According to a report by The Korea Times foreign students entering the country currently have to go through special entry procedures around flight schedules and self-quarantine on arrival.
“A detailed plan for the second semester will be announced next month”
However the South Korean government’s education ministry is now planning on encouraging foreign students to stay in their home countries and take classes online.
“The education ministry is in talks with universities to advise them to improve the credit system for lectures requiring face-to-face lessons in the first semester of next year,” said Ahn Woong-hwan, deputy head of the ministry’s higher education policy.
“A detailed plan for the second semester will be announced next month,” Woong-hwan added.
According to The Korea Times, data released by South Korea’s education ministry shows that some 37,375 international students have entered the country in the first half of the year. 25,777 of these students were from China, 8,344 from Vietnam and 59 from the United States.
Out of that total number, 23 were confirmed to have been infected with Covid-19 ― 16 of whom were identified during the self-quarantine period, while seven cases were confirmed during screening at the airport.
The South Korean government said there had been no cases of the virus being spread to the local community by those students who tested positive.
Under current guidelines, all arrivals into South Korea, regardless of nationality and length of stay, are required to be tested for Covid-19 and to undergo quarantine for 14 days.

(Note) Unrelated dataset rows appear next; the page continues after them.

**src/rtl/cq_core_arbiter_pkg.sv**
```systemverilog
// Shared swarm types for the CQ core arbiter: slot/child widths, finish request packing,
// and small helpers used by the round-robin pick and saturating counters.
package cq_core_arbiter_pkg;

    localparam int unsigned N_CORES_PER_TILE = 4;
    localparam int unsigned CQ_SLOT_W        = 6;
    localparam int unsigned CHILD_ID_W       = 3;
    localparam int unsigned CORE_ID_W        = 4;

    typedef logic [CQ_SLOT_W-1:0]  cq_slice_slot_t;
    typedef logic [CHILD_ID_W-1:0] child_id_t;
    typedef logic [CORE_ID_W-1:0]  core_id_t;

    typedef struct packed {
        cq_slice_slot_t slot;
        child_id_t      num_children;
        logic           undo_log_write;
        core_id_t       core;
    } cq_finish_req_t;

    function automatic int unsigned rr_next(input int unsigned ptr, input int unsigned k,
                                            input int unsigned n);
        return (ptr + k) % n;
    endfunction

    function automatic logic [31:0] sat_inc(input logic [31:0] v);
        return (v == '1) ? v : v + 32'd1;
    endfunction

endpackage

```
**src/rtl/cq_core_arbiter_if.sv**
```systemverilog
// CQ-slice side of the core arbiter: start/finish handshakes and the abort broadcast.
interface cq_core_arbiter_if
    import cq_core_arbiter_pkg::*;
#(
    parameter int unsigned N_CORES = N_CORES_PER_TILE
);
    logic                       cq_start_valid;
    logic                       cq_start_ready;
    cq_slice_slot_t             cq_start_slot;
    logic                       cq_finish_valid;
    logic                       cq_finish_ready;
    cq_slice_slot_t             cq_finish_slot;
    child_id_t                  cq_finish_num_children;
    logic                       cq_finish_undo_log_write;
    logic [$clog2(N_CORES)-1:0] cq_finish_core;
    logic                       cq_abort_valid;
    cq_slice_slot_t             cq_abort_slot;

    modport master (
        output cq_start_valid, cq_start_slot,
        output cq_finish_valid, cq_finish_slot, cq_finish_num_children,
        output cq_finish_undo_log_write, cq_finish_core,
        input  cq_start_ready, cq_finish_ready, cq_abort_valid, cq_abort_slot
    );

    modport slave (
        input  cq_start_valid, cq_start_slot,
        input  cq_finish_valid, cq_finish_slot, cq_finish_num_children,
        input  cq_finish_undo_log_write, cq_finish_core,
        output cq_start_ready, cq_finish_ready, cq_abort_valid, cq_abort_slot
    );
endinterface

```
**src/rtl/cq_core_arbiter_rr_pick.sv**
```systemverilog
// Combinational round-robin pick: first requester at or after ptr+1 (mod N), one-hot and index.
module rr_pick
    import cq_core_arbiter_pkg::*;
#(
    parameter int unsigned N = 4,
    localparam int unsigned IW = (N > 1) ? $clog2(N) : 1
) (
    input  logic [N-1:0]  req,
    input  logic [IW-1:0] ptr,
    output logic [N-1:0]  gnt,
    output logic [IW-1:0] idx,
    output logic          any
);
    always_comb begin
        int unsigned j;
        logic [IW-1:0] jj;
        gnt = '0;
        idx = '0;
        any = 1'b0;
        j   = 0;
        jj  = '0;
        for (int unsigned k = 1; k <= N; k++) begin
            j  = rr_next(32'(ptr), k, N);
            jj = IW'(j);
            if (!any && req[jj]) begin
                gnt[jj] = 1'b1;
                idx     = jj;
                any     = 1'b1;
            end
        end
    end
endmodule

```
**src/rtl/cq_core_arbiter.sv**
```systemverilog
// Per-tile arbiter sharing one CQ slice's start/finish channels among N_CORES cores and
// routing aborts to the owning core. Define ARB_STATS_EN to add stall-cycle counters.
module cq_core_arbiter
    import cq_core_arbiter_pkg::*;
#(
    parameter int unsigned N_CORES = N_CORES_PER_TILE,
    parameter int          TILE_ID = 0
) (
    input  logic                                  clk,
    input  logic                                  rstn,
    input  logic [N_CORES-1:0]                    core_start_valid,
    output logic [N_CORES-1:0]                    core_start_ready,
    input  logic [N_CORES*$bits(cq_slice_slot_t)-1:0] core_start_slot,
    input  logic [N_CORES-1:0]                    core_finish_valid,
    output logic [N_CORES-1:0]                    core_finish_ready,
    input  logic [N_CORES*$bits(cq_slice_slot_t)-1:0] core_finish_slot,
    input  logic [N_CORES*$bits(child_id_t)-1:0]  core_finish_num_children,
    input  logic [N_CORES-1:0]                    core_finish_undo_log_write,
    output logic [N_CORES-1:0]                    core_abort,
    output cq_slice_slot_t                        core_abort_slot,
    cq_core_arbiter_if.master                     cq,
    output logic [31:0]                           unmatched_aborts
`ifdef ARB_STATS_EN
    ,
    output logic [31:0]                           stat_start_stall,
    output logic [31:0]                           stat_finish_stall
`endif
);
    localparam int unsigned SW = $bits(cq_slice_slot_t);
    localparam int unsigned NW = $bits(child_id_t);
    localparam int unsigned CW = $clog2(N_CORES);

    if (N_CORES < 2 || N_CORES > 16 || TILE_ID < 0) begin : g_bad_cfg
        $error("cq_core_arbiter: unsupported N_CORES/TILE_ID");
    end

    cq_slice_slot_t       st_slot_a [N_CORES];
    cq_slice_slot_t       fn_slot_a [N_CORES];
    child_id_t            fn_nc_a   [N_CORES];
    cq_slice_slot_t       slot_reg  [N_CORES];
    logic [N_CORES-1:0]   running;
    logic [N_CORES-1:0]   abort_match;

    logic [CW-1:0]        st_ptr, fn_ptr, st_idx, fn_idx;
    logic [N_CORES-1:0]   st_gnt, fn_gnt, st_hs, fn_hs;
    logic                 st_any, fn_any, st_free, fn_free;
    logic                 st_vld_q, fn_vld_q;
    cq_slice_slot_t       st_slot_q;
    cq_finish_req_t       fn_sel, fn_q;
    logic                 core_hi_unused;

    for (genvar g = 0; g < N_CORES; g++) begin : g_core
        assign st_slot_a[g] = core_start_slot[g*SW +: SW];
        assign fn_slot_a[g] = core_finish_slot[g*SW +: SW];
        assign fn_nc_a[g]   = core_finish_num_children[g*NW +: NW];
        // A start handshake this cycle counts as running, so an abort racing it is not lost.
        assign abort_match[g] = cq.cq_abort_valid &&
            ((running[g] && slot_reg[g] == cq.cq_abort_slot) ||
             (st_hs[g] && st_slot_a[g] == cq.cq_abort_slot));
    end

    rr_pick #(.N(N_CORES)) u_start_pick (
        .req (core_start_valid),
        .ptr (st_ptr),
        .gnt (st_gnt),
        .idx (st_idx),
        .any (st_any)
    );

    rr_pick #(.N(N_CORES)) u_finish_pick (
        .req (core_finish_valid),
        .ptr (fn_ptr),
        .gnt (fn_gnt),
        .idx (fn_idx),
        .any (fn_any)
    );

    assign st_free = !st_vld_q || cq.cq_start_ready;
    assign fn_free = !fn_vld_q || cq.cq_finish_ready;
    assign st_hs   = st_free ? st_gnt : '0;
    assign fn_hs   = fn_free ? fn_gnt : '0;

    assign core_start_ready  = st_hs;
    assign core_finish_ready = fn_hs;

    always_comb begin
        fn_sel                = '0;
        fn_sel.slot           = fn_slot_a[fn_idx];
        fn_sel.num_children   = fn_nc_a[fn_idx];
        fn_sel.undo_log_write = core_finish_undo_log_write[fn_idx];
        fn_sel.core           = core_id_t'(fn_idx);
    end

    always_ff @(posedge clk) begin
        if (!rstn) begin
            st_vld_q <= 1'b0;
            st_ptr   <= '0;
        end else if (st_free) begin
            st_vld_q <= st_any;
            if (st_any) begin
                st_slot_q <= st_slot_a[st_idx];
                st_ptr    <= st_idx;
            end
        end
    end

    always_ff @(posedge clk) begin
        if (!rstn) begin
            fn_vld_q <= 1'b0;
            fn_ptr   <= '0;
        end else if (fn_free) begin
            fn_vld_q <= fn_any;
            if (fn_any) begin
                fn_q   <= fn_sel;
                fn_ptr <= fn_idx;
            end
        end
    end

    always_ff @(posedge clk) begin
        if (!rstn) begin
            running <= '0;
        end else begin
            for (int unsigned i = 0; i < N_CORES; i++) begin
                if (st_hs[i]) begin
                    running[i]  <= 1'b1;
                    slot_reg[i] <= st_slot_a[i];
                end else if (fn_hs[i]) begin
                    running[i] <= 1'b0;
                end
            end
        end
    end

    always_ff @(posedge clk) begin
        if (!rstn) begin
            core_abort       <= '0;
            unmatched_aborts <= '0;
        end else begin
            core_abort <= abort_match;
            if (cq.cq_abort_valid) begin
                core_abort_slot <= cq.cq_abort_slot;
                if (abort_match == '0) begin
                    unmatched_aborts <= sat_inc(unmatched_aborts);
                end
            end
        end
    end

`ifdef ARB_STATS_EN
    always_ff @(posedge clk) begin
        if (!rstn) begin
            stat_start_stall  <= '0;
            stat_finish_stall <= '0;
        end else begin
            if (st_vld_q && !cq.cq_start_ready) stat_start_stall <= sat_inc(stat_start_stall);
            if (fn_vld_q && !cq.cq_finish_ready) stat_finish_stall <= sat_inc(stat_finish_stall);
        end
    end
`endif

    assign cq.cq_start_valid           = st_vld_q;
    assign cq.cq_start_slot            = st_slot_q;
    assign cq.cq_finish_valid          = fn_vld_q;
    assign cq.cq_finish_slot           = fn_q.slot;
    assign cq.cq_finish_num_children   = fn_q.num_children;
    assign cq.cq_finish_undo_log_write = fn_q.undo_log_write;
    assign cq.cq_finish_core           = fn_q.core[CW-1:0];
    // Core id field is sized for the largest tile; only the low CW bits leave the block.
    assign core_hi_unused              = ^fn_q.core;

endmodule

```
**src/flat_wrapper.sv**
```systemverilog
// flat-port wrapper written by rule: the top's interface ports become plain ports
module cq_core_arbiter_flat import cq_core_arbiter_pkg::*;
#(
    parameter int unsigned N_CORES = N_CORES_PER_TILE,
    parameter int          TILE_ID = 0
)
  (clk, rstn, core_start_valid, core_start_ready, core_start_slot, core_finish_valid, core_finish_ready, core_finish_slot, core_finish_num_children, core_finish_undo_log_write, core_abort, core_abort_slot, unmatched_aborts, cq_cq_start_valid, cq_cq_start_slot, cq_cq_finish_valid, cq_cq_finish_slot, cq_cq_finish_num_children, cq_cq_finish_undo_log_write, cq_cq_finish_core, cq_cq_start_ready, cq_cq_finish_ready, cq_cq_abort_valid, cq_cq_abort_slot);
  cq_core_arbiter_if #(.N_CORES(N_CORES)) cq_i ();
  input  logic clk;
  input  logic rstn;
  input  logic [N_CORES-1:0] core_start_valid;
  output logic [N_CORES-1:0] core_start_ready;
  input  logic [N_CORES*$bits(cq_slice_slot_t)-1:0] core_start_slot;
  input  logic [N_CORES-1:0] core_finish_valid;
  output logic [N_CORES-1:0] core_finish_ready;
  input  logic [N_CORES*$bits(cq_slice_slot_t)-1:0] core_finish_slot;
  input  logic [N_CORES*$bits(child_id_t)-1:0] core_finish_num_children;
  input  logic [N_CORES-1:0] core_finish_undo_log_write;
  output logic [N_CORES-1:0] core_abort;
  output cq_slice_slot_t core_abort_slot;
  output logic [31:0] unmatched_aborts;
  output wire logic [$bits(cq_i.cq_start_valid)-1:0] cq_cq_start_valid;
  output wire logic [$bits(cq_i.cq_start_slot)-1:0] cq_cq_start_slot;
  output wire logic [$bits(cq_i.cq_finish_valid)-1:0] cq_cq_finish_valid;
  output wire logic [$bits(cq_i.cq_finish_slot)-1:0] cq_cq_finish_slot;
  output wire logic [$bits(cq_i.cq_finish_num_children)-1:0] cq_cq_finish_num_children;
  output wire logic [$bits(cq_i.cq_finish_undo_log_write)-1:0] cq_cq_finish_undo_log_write;
  output wire logic [$bits(cq_i.cq_finish_core)-1:0] cq_cq_finish_core;
  input wire logic [$bits(cq_i.cq_start_ready)-1:0] cq_cq_start_ready;
  input wire logic [$bits(cq_i.cq_finish_ready)-1:0] cq_cq_finish_ready;
  input wire logic [$bits(cq_i.cq_abort_valid)-1:0] cq_cq_abort_valid;
  input wire logic [$bits(cq_i.cq_abort_slot)-1:0] cq_cq_abort_slot;
  assign cq_cq_start_valid = cq_i.cq_start_valid;
  assign cq_cq_start_slot = cq_i.cq_start_slot;
  assign cq_cq_finish_valid = cq_i.cq_finish_valid;
  assign cq_cq_finish_slot = cq_i.cq_finish_slot;
  assign cq_cq_finish_num_children = cq_i.cq_finish_num_children;
  assign cq_cq_finish_undo_log_write = cq_i.cq_finish_undo_log_write;
  assign cq_cq_finish_core = cq_i.cq_finish_core;
  assign cq_i.cq_start_ready = cq_cq_start_ready;
  assign cq_i.cq_finish_ready = cq_cq_finish_ready;
  assign cq_i.cq_abort_valid = cq_cq_abort_valid;
  assign cq_i.cq_abort_slot = cq_cq_abort_slot;
  cq_core_arbiter #(.N_CORES(N_CORES), .TILE_ID(TILE_ID)) u_core (.clk(clk), .rstn(rstn), .core_start_valid(core_start_valid), .core_start_ready(core_start_ready), .core_start_slot(core_start_slot), .core_finish_valid(core_finish_valid), .core_finish_ready(core_finish_ready), .core_finish_slot(core_finish_slot), .core_finish_num_children(core_finish_num_children), .core_finish_undo_log_write(core_finish_undo_log_write), .core_abort(core_abort), .core_abort_slot(core_abort_slot), .cq(cq_i), .unmatched_aborts(unmatched_aborts));
endmodule
```
**src/rtl/rr_decoder_arbiter_pkg.sv**
```systemverilog
// rtl/rr_decoder_arbiter_pkg.sv - shared types and helpers for the round-robin decoder arbiter
package rr_decoder_arbiter_pkg;

    localparam int NREQ  = 8;
    localparam int IDX_W = 3;

    typedef enum logic [1:0] {
        ST_IDLE  = 2'd0,
        ST_GRANT = 2'd1,
        ST_GAP   = 2'd2
    } arb_state_e;

    function automatic logic [NREQ-1:0] onehot8(input logic [IDX_W-1:0] idx);
        return NREQ'(1) << idx;
    endfunction

endpackage

```
**src/rtl/rr_pick8.sv**
```systemverilog
// rtl/rr_pick8.sv - combinational rotating-priority picker, search starts at ptr+1
module rr_pick8
    import rr_decoder_arbiter_pkg::*;
(
    input  logic [NREQ-1:0]  req,
    input  logic [IDX_W-1:0] ptr,
    output logic             valid,
    output logic [IDX_W-1:0] idx
);

    logic [NREQ-1:0]  rot;
    logic [IDX_W-1:0] off;

    // rot[0] is the requester just after ptr, so a fixed lowest-first scan is round-robin
    always_comb begin
        rot = '0;
        for (int i = 0; i < NREQ; i++) begin
            rot[i] = req[IDX_W'(ptr + IDX_W'(1) + IDX_W'(i))];
        end
    end

    always_comb begin
        off = '0;
        for (int i = NREQ - 1; i >= 0; i--) begin
            if (rot[i]) begin
                off = IDX_W'(i);
            end
        end
    end

    assign valid = |rot;
    assign idx   = IDX_W'(ptr + IDX_W'(1) + off);

endmodule

```
**src/rtl/rr_decoder_arbiter.sv**
```systemverilog
// rtl/rr_decoder_arbiter.sv - round-robin owner of a shared 3-to-8 decoder with dead gap and hold timeout
module rr_decoder_arbiter
    import rr_decoder_arbiter_pkg::*;
#(
    parameter int MAX_HOLD = 16
) (
    input  logic             clk,
    input  logic             rst_n,
    input  logic [NREQ-1:0]  req,
    output logic             gnt_en,
    output logic [IDX_W-1:0] gnt_idx,
    output logic [NREQ-1:0]  gnt,
    output logic             busy,
    output logic             timeout
);

    localparam int HOLD_W = (MAX_HOLD > 0) ? $clog2(MAX_HOLD + 1) : 1;
    localparam logic [HOLD_W-1:0] HOLD_LAST = HOLD_W'((MAX_HOLD > 0) ? MAX_HOLD - 1 : 0);

    arb_state_e       state_q;
    logic             gnt_en_q;
    logic [IDX_W-1:0] gnt_idx_q;
    logic [IDX_W-1:0] ptr_q;
    logic [HOLD_W-1:0] hold_cnt_q;
    logic             timeout_q;

    logic             pick_valid;
    logic [IDX_W-1:0] pick_idx;
    logic             at_limit;
    logic             others_waiting;

    rr_pick8 u_pick (
        .req   (req),
        .ptr   (ptr_q),
        .valid (pick_valid),
        .idx   (pick_idx)
    );

    assign at_limit       = (MAX_HOLD != 0) && (hold_cnt_q == HOLD_LAST);
    assign others_waiting = |(req & ~onehot8(gnt_idx_q));

    always_ff @(posedge clk or negedge rst_n) begin
        if (!rst_n) begin
            state_q    <= ST_IDLE;
            gnt_en_q   <= 1'b0;
            gnt_idx_q  <= '0;
            ptr_q      <= IDX_W'(NREQ - 1);
            hold_cnt_q <= '0;
            timeout_q  <= 1'b0;
        end else begin
            timeout_q <= 1'b0;
            case (state_q)
                ST_IDLE: begin
                    if (pick_valid) begin
                        state_q    <= ST_GRANT;
                        gnt_en_q   <= 1'b1;
                        gnt_idx_q  <= pick_idx;
                        ptr_q      <= pick_idx;
                        hold_cnt_q <= '0;
                    end
                end
                ST_GRANT: begin
                    // A release on the limit edge wins over the timeout
                    if (!req[gnt_idx_q]) begin
                        gnt_en_q <= 1'b0;
                        state_q  <= ST_GAP;
                    end else if (at_limit && others_waiting) begin
                        gnt_en_q  <= 1'b0;
                        timeout_q <= 1'b1;
                        state_q   <= ST_GAP;
                    end else if (at_limit) begin
                        hold_cnt_q <= '0;
                    end else if (MAX_HOLD != 0) begin
                        hold_cnt_q <= hold_cnt_q + HOLD_W'(1);
                    end
                end
                ST_GAP: begin
                    state_q <= ST_IDLE;
                end
                default: begin
                    state_q  <= ST_IDLE;
                    gnt_en_q <= 1'b0;
                end
            endcase
        end
    end

    assign gnt_en  = gnt_en_q;
    assign gnt_idx = gnt_idx_q;
    assign gnt     = gnt_en_q ? onehot8(gnt_idx_q) : '0;
    assign busy    = (state_q == ST_GRANT) || (state_q == ST_GAP);
    assign timeout = timeout_q;

endmodule

```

The government’s call for students to stay in their home countries comes at a time when students are increasingly looking towards South Korea as a study destination.
An analysis done by Bridge-U into student decisions in 2020 and 2021, showed that international students are still keen to study in the country despite the Covid-19 pandemic.
Surveyed over 850 international students in 120 countries Bridge-U found a “sizeable minority” of students are interested in other countries beyond traditional international study destinations.
Bridge-U asked 2020 graduates who said their plans had changed to rank their initial pre-Covid study destination preferences and to share their post-Covid destination rankings. South Korea saw a significant boost in popularity (+52%) amongst Bridge-U’s 2021 cohort.